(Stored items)
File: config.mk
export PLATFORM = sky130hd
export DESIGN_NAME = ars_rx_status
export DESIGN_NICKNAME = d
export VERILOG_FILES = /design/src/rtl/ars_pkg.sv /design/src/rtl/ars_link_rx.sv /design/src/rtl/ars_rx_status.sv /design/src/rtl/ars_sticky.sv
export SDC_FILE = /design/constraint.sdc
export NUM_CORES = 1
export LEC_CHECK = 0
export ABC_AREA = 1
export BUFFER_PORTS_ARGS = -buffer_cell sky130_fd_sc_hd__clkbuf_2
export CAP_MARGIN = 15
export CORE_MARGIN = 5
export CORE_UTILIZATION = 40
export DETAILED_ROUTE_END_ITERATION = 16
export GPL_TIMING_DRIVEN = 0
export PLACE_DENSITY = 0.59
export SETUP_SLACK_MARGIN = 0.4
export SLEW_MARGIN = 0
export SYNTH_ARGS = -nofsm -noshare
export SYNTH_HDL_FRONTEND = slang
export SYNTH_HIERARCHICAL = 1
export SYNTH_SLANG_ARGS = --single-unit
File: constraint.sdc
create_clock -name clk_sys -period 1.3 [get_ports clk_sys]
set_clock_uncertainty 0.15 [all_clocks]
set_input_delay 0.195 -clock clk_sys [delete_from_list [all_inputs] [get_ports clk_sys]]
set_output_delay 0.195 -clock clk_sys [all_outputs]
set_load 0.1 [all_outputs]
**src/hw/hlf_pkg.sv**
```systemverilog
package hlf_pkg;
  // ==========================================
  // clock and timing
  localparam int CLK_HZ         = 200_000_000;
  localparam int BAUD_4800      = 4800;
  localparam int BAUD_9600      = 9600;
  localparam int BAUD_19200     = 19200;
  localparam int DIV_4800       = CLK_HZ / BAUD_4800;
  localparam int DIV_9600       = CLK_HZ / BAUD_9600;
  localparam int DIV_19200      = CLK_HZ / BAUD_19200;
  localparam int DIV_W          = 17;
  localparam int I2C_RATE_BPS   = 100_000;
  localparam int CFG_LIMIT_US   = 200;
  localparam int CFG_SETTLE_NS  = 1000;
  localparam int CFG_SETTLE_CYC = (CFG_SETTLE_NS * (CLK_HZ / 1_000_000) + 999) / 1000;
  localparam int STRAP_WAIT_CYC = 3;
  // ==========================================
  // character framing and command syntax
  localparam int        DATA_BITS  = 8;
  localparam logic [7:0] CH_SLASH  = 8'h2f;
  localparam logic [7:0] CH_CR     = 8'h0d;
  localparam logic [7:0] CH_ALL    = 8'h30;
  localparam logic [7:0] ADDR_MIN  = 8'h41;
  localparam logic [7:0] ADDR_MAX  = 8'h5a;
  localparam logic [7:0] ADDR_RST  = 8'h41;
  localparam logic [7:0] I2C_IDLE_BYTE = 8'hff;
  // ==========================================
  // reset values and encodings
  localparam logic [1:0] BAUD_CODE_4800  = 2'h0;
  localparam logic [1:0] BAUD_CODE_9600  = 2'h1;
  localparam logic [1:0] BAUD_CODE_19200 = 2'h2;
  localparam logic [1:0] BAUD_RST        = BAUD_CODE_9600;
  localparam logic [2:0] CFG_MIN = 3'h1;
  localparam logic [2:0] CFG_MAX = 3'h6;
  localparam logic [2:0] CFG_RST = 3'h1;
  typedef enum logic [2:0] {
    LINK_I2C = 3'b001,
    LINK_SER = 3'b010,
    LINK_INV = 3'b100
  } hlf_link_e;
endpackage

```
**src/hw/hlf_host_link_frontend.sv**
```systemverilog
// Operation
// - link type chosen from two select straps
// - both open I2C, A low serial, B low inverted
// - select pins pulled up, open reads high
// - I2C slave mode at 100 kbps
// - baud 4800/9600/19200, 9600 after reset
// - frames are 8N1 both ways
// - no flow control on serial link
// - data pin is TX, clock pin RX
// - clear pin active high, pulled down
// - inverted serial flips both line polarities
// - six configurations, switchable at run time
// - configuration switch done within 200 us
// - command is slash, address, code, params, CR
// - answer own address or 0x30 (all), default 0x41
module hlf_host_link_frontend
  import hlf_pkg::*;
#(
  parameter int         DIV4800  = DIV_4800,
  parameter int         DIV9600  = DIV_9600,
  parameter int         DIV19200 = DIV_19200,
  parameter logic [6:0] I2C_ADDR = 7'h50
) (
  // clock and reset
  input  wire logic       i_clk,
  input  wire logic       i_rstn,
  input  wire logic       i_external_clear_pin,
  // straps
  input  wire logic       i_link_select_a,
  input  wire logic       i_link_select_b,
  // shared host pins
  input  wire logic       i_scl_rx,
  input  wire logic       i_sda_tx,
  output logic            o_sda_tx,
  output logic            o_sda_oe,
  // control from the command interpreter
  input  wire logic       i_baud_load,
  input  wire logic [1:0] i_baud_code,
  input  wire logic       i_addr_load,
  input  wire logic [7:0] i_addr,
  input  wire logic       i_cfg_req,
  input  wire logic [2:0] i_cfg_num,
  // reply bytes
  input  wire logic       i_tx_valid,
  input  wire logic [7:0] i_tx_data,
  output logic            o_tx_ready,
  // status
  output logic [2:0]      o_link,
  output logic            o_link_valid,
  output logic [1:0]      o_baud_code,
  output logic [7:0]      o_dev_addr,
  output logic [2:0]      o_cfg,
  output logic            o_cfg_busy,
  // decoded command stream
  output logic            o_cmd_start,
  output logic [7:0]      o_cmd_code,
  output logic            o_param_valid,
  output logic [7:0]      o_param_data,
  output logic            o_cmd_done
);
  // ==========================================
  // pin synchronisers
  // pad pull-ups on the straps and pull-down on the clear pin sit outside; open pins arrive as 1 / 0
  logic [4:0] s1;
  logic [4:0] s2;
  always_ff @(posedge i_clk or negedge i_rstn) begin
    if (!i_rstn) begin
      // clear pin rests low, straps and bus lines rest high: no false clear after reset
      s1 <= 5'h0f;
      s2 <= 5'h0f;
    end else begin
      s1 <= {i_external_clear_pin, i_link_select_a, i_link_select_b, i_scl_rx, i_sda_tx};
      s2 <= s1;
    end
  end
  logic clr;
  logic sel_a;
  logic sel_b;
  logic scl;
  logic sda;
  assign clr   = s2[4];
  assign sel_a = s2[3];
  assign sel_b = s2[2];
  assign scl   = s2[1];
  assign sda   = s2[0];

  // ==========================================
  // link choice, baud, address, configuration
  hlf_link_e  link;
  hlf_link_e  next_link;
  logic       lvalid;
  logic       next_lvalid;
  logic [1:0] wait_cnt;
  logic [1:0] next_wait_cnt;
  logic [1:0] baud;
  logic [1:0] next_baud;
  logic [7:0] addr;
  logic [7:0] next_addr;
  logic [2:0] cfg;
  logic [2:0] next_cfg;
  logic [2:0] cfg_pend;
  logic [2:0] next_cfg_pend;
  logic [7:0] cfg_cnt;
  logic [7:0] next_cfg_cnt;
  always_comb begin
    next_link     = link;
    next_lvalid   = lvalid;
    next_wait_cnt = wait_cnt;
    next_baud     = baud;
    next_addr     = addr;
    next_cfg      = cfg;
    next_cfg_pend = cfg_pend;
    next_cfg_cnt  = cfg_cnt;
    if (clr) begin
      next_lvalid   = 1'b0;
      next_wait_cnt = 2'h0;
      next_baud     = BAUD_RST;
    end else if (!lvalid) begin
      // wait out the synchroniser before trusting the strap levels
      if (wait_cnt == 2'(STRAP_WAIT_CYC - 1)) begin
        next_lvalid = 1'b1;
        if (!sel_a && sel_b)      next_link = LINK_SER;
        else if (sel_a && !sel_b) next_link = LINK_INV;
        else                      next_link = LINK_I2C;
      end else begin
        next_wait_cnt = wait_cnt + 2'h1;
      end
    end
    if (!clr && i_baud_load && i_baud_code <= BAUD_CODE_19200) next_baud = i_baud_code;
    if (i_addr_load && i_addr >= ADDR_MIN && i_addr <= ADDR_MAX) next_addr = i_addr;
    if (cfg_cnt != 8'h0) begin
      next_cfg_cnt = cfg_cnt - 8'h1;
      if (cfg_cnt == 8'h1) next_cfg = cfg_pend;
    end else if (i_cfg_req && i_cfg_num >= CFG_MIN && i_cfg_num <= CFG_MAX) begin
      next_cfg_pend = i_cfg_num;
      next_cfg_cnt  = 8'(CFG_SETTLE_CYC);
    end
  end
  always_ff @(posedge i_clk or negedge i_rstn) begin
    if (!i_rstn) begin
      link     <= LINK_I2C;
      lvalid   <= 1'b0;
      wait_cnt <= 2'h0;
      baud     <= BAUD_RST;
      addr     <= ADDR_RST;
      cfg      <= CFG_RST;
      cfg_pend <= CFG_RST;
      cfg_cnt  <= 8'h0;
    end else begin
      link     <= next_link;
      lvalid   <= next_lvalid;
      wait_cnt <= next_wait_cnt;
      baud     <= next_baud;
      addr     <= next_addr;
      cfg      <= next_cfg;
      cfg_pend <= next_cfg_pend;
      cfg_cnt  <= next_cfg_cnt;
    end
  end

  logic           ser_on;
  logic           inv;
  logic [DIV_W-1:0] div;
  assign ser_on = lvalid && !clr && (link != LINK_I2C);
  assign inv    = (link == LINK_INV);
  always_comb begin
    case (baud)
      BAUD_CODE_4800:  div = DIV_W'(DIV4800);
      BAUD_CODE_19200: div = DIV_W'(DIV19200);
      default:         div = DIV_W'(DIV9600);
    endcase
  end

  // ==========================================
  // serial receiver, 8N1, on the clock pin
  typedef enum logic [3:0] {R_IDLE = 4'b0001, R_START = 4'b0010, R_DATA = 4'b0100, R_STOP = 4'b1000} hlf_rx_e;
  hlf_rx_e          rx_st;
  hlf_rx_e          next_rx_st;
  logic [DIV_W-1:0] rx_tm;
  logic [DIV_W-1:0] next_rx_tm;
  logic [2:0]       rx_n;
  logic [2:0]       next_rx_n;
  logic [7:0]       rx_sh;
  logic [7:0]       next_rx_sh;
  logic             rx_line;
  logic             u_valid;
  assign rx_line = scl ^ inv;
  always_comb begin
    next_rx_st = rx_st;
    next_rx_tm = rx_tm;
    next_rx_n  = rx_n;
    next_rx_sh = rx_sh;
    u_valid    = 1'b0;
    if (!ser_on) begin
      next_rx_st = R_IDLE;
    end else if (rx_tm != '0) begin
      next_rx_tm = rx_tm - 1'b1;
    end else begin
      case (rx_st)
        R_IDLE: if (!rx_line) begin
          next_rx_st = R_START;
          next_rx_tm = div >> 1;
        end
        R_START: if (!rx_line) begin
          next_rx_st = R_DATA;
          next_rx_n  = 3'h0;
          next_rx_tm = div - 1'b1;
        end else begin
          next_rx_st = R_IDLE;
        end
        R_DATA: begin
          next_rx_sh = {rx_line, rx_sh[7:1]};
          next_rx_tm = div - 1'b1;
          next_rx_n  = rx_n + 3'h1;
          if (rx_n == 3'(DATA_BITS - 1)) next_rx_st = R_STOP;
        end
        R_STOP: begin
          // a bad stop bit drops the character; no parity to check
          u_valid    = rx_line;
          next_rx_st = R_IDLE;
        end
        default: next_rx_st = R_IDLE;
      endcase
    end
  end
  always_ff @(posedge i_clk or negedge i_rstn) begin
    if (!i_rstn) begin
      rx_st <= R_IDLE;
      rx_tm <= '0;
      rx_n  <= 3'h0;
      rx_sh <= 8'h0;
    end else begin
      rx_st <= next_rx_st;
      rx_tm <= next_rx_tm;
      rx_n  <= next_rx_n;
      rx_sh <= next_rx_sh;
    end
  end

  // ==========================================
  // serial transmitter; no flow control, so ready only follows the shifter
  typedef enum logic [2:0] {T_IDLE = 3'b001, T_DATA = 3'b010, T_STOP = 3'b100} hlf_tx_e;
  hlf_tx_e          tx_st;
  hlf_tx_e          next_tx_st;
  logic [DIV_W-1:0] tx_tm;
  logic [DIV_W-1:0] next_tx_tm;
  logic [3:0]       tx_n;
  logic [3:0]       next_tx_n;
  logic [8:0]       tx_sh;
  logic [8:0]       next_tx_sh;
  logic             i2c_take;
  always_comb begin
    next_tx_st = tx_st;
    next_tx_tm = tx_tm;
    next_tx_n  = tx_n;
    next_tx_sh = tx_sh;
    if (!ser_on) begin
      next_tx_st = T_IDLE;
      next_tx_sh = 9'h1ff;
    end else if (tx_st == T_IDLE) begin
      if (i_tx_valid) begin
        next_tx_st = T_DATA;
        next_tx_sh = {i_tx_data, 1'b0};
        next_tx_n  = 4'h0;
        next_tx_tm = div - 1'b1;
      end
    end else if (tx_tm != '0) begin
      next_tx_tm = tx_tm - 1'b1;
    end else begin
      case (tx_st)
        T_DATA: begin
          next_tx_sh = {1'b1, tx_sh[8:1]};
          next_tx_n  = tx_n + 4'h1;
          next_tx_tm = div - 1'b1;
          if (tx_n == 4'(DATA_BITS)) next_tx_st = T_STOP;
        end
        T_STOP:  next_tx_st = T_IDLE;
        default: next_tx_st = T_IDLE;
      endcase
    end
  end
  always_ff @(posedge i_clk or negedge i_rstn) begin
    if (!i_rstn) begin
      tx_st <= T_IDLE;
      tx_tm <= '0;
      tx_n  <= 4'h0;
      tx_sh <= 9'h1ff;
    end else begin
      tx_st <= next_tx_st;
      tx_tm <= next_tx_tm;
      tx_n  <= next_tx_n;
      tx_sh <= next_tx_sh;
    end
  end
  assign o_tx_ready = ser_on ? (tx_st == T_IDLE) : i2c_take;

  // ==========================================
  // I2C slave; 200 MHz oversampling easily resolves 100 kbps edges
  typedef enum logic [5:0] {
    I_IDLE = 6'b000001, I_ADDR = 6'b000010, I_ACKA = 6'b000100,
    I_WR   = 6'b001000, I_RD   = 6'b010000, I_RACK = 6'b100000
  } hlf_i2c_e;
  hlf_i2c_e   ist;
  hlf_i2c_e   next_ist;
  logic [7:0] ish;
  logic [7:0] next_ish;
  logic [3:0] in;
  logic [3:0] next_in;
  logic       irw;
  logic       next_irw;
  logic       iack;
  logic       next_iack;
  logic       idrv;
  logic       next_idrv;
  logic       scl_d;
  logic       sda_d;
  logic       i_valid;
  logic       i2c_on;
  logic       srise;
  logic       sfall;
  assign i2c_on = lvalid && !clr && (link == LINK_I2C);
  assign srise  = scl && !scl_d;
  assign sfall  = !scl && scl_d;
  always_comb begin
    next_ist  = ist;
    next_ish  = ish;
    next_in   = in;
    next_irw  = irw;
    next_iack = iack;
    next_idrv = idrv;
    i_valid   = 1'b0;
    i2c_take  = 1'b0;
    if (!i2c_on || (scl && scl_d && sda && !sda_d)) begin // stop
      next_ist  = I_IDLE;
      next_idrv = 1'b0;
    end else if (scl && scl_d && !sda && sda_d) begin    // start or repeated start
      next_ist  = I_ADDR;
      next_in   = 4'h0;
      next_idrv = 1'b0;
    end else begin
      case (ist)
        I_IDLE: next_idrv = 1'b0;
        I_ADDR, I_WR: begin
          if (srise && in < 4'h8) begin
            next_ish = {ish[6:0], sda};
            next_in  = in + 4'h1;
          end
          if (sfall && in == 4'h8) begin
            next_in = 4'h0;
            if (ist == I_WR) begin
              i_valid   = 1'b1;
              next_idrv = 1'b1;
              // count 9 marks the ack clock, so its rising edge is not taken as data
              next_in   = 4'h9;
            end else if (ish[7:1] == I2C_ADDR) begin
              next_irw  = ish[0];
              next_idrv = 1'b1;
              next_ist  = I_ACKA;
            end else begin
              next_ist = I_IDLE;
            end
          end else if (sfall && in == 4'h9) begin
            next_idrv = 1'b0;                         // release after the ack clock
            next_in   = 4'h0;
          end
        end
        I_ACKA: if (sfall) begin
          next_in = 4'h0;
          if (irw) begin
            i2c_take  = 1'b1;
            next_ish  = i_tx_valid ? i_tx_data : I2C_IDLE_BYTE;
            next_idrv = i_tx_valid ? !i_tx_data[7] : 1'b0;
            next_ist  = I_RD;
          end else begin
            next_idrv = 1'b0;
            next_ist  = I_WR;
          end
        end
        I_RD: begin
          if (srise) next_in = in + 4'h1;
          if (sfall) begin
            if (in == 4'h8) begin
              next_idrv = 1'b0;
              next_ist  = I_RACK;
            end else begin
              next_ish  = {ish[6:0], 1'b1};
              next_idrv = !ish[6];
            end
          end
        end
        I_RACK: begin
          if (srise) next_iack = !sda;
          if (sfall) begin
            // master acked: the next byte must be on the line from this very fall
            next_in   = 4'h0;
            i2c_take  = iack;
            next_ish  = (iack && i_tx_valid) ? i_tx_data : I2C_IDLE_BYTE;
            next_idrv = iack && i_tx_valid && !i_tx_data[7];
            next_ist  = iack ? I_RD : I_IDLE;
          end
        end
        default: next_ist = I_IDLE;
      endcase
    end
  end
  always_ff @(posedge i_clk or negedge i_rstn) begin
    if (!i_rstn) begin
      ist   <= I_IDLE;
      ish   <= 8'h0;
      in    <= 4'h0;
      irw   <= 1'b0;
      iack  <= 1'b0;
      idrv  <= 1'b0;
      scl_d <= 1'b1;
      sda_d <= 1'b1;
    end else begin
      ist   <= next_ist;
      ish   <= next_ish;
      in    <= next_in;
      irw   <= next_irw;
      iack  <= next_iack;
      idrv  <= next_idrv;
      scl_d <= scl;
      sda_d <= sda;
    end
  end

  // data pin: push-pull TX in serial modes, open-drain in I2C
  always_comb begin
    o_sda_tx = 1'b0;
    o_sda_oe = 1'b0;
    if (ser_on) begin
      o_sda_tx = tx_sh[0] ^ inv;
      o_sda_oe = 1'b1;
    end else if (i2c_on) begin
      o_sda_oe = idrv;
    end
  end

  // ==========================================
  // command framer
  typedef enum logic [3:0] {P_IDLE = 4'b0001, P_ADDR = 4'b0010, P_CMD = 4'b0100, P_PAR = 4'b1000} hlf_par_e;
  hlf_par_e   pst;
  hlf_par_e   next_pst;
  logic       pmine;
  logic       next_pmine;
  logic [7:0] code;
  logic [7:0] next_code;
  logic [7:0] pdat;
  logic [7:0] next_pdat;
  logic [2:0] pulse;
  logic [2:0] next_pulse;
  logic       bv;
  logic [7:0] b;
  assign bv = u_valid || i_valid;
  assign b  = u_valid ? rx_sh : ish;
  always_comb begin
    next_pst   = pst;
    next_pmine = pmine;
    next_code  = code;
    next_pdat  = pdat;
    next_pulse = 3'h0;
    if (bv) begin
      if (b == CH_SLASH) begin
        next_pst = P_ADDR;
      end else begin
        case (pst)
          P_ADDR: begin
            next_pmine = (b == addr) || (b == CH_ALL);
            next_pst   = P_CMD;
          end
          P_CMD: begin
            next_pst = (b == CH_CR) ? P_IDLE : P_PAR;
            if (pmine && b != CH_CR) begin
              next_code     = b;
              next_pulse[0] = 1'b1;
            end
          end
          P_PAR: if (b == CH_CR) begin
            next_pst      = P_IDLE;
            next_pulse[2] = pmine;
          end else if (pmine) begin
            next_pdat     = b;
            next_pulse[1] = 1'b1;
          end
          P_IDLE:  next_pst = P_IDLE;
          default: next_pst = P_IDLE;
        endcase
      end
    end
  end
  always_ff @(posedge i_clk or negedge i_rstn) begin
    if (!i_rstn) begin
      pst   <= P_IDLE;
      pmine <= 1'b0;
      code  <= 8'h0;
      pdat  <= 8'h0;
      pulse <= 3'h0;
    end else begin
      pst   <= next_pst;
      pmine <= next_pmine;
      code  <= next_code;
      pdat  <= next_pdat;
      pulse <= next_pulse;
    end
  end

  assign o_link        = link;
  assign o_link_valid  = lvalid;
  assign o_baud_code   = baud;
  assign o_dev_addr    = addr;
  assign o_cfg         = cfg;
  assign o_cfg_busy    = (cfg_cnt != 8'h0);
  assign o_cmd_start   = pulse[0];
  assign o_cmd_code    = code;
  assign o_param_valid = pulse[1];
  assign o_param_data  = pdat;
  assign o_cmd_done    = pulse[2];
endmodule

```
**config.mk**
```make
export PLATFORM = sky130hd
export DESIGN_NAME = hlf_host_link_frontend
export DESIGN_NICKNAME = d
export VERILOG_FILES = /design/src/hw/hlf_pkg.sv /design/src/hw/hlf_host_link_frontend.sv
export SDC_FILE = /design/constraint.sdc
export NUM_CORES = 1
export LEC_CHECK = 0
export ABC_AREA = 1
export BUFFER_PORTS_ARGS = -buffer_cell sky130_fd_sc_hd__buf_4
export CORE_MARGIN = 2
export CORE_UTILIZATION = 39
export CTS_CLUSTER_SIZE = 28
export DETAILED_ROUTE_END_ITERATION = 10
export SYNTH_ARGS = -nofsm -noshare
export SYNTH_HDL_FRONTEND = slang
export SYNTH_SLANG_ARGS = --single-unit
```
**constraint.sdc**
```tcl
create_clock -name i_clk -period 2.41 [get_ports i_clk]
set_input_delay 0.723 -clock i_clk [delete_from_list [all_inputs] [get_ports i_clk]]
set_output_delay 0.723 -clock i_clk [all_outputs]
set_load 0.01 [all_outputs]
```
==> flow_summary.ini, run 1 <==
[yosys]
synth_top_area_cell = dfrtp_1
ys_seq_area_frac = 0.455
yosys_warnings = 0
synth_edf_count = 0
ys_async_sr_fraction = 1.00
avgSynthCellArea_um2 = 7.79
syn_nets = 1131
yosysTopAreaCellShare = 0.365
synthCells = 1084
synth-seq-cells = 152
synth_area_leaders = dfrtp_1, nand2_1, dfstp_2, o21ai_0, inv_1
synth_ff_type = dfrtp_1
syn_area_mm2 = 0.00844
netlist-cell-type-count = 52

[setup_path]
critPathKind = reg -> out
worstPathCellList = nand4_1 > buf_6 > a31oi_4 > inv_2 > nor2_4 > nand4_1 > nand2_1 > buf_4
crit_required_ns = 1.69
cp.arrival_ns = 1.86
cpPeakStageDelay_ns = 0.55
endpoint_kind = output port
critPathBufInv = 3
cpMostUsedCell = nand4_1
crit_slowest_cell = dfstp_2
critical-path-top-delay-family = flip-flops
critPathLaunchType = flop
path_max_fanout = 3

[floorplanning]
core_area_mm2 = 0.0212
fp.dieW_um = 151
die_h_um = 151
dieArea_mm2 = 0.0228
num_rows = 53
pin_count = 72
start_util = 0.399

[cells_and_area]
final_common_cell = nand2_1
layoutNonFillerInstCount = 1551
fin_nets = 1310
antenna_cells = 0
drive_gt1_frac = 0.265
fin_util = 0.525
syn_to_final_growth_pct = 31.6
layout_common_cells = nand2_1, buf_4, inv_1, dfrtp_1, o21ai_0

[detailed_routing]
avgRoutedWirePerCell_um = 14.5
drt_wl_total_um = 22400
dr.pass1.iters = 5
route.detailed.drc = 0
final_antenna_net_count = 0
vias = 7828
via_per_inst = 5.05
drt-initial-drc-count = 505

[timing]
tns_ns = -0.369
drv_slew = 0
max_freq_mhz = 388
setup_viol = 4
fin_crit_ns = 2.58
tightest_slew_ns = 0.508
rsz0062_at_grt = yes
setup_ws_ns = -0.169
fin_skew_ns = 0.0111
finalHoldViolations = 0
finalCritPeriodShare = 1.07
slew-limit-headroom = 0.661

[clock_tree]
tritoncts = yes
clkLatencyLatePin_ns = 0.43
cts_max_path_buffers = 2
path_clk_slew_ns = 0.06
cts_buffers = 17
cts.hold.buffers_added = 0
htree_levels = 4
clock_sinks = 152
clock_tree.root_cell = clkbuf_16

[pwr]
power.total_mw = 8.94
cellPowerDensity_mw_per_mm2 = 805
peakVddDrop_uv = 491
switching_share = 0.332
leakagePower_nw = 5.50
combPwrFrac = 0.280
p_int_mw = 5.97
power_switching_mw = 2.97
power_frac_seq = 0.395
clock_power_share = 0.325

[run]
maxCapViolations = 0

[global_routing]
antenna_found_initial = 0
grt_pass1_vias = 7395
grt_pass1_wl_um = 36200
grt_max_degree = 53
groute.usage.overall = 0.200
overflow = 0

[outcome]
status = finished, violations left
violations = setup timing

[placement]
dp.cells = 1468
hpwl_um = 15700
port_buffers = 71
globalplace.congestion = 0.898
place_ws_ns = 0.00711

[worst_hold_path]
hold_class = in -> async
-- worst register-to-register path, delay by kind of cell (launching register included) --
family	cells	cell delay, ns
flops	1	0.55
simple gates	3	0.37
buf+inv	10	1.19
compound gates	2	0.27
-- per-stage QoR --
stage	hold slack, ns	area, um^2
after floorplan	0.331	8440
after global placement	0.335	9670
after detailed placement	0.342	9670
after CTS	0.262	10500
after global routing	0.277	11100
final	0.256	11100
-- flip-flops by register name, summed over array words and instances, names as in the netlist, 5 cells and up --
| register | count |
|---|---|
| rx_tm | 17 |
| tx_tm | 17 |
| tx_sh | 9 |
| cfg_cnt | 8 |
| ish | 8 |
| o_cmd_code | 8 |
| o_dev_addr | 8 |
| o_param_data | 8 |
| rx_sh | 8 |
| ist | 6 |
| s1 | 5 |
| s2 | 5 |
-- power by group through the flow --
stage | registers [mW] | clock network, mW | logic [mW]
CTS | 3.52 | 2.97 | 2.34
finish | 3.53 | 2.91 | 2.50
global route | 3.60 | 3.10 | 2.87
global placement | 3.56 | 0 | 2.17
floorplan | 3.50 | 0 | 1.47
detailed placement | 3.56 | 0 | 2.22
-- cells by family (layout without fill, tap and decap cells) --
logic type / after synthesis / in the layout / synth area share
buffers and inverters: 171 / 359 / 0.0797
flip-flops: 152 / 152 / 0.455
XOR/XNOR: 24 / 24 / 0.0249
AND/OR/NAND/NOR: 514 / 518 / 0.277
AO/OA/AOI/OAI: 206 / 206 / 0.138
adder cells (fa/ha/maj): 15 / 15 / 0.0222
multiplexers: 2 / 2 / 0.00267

• [To do]:
Show all lines from the data above in which the word "family" appears.

• [Output for this exercise]:
critical-path-top-delay-family = flip-flops
family	cells	cell delay, ns
-- cells by family (layout without fill, tap and decap cells) --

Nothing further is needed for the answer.